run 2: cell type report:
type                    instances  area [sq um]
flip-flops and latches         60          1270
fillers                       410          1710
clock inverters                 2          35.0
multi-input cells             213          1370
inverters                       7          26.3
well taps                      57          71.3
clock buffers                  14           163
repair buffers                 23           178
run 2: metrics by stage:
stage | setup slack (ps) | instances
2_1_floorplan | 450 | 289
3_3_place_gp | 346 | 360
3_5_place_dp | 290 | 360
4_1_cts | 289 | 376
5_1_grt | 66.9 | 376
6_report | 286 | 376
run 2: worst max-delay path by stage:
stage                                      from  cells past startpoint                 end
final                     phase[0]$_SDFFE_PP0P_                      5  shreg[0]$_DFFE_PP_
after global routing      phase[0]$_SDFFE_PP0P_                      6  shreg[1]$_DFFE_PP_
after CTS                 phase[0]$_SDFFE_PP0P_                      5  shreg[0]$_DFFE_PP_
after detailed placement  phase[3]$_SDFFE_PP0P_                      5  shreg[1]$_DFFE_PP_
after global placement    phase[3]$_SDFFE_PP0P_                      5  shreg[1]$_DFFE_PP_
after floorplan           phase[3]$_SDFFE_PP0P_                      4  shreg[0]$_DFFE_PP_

-=-=-=-=-

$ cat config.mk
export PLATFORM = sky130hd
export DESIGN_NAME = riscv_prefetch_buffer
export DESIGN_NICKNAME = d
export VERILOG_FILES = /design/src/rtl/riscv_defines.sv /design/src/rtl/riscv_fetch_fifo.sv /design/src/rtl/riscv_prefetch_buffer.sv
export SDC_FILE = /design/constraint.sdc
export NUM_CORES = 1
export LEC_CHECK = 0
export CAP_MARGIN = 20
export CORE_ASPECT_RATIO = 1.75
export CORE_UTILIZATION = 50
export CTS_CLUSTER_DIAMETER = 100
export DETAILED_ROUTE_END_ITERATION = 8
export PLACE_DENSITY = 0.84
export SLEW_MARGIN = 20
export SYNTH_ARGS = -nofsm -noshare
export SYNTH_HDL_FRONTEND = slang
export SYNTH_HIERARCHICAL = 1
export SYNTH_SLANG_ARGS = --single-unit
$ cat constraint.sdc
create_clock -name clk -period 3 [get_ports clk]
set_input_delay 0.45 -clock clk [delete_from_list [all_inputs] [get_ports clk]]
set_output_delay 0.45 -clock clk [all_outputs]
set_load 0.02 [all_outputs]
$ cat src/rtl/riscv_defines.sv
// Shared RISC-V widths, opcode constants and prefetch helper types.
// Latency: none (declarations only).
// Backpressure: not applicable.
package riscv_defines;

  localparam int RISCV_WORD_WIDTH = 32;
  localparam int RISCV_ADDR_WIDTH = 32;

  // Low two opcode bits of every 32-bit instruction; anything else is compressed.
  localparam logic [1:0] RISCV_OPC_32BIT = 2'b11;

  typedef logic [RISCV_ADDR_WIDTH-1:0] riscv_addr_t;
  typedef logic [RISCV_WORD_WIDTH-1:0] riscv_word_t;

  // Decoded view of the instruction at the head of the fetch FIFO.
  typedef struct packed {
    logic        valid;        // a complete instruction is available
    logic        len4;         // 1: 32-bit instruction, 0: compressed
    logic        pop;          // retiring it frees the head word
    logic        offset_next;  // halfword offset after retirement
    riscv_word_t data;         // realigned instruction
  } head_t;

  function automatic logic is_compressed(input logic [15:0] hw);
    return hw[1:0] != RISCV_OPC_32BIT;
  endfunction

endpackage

-=-=-=-=-

YOUR GOAL.
From the records above, give again exactly the lines running from the line with "run 2: cell" to the line with "cells past startpoint", inclusive.

ANSWER SECTION.
run 2: cell type report:
type                    instances  area [sq um]
flip-flops and latches         60          1270
fillers                       410          1710
clock inverters                 2          35.0
multi-input cells             213          1370
inverters                       7          26.3
well taps                      57          71.3
clock buffers                  14           163
repair buffers                 23           178
run 2: metrics by stage:
stage | setup slack (ps) | instances
2_1_floorplan | 450 | 289
3_3_place_gp | 346 | 360
3_5_place_dp | 290 | 360
4_1_cts | 289 | 376
5_1_grt | 66.9 | 376
6_report | 286 | 376
run 2: worst max-delay path by stage:
stage                                      from  cells past startpoint                 end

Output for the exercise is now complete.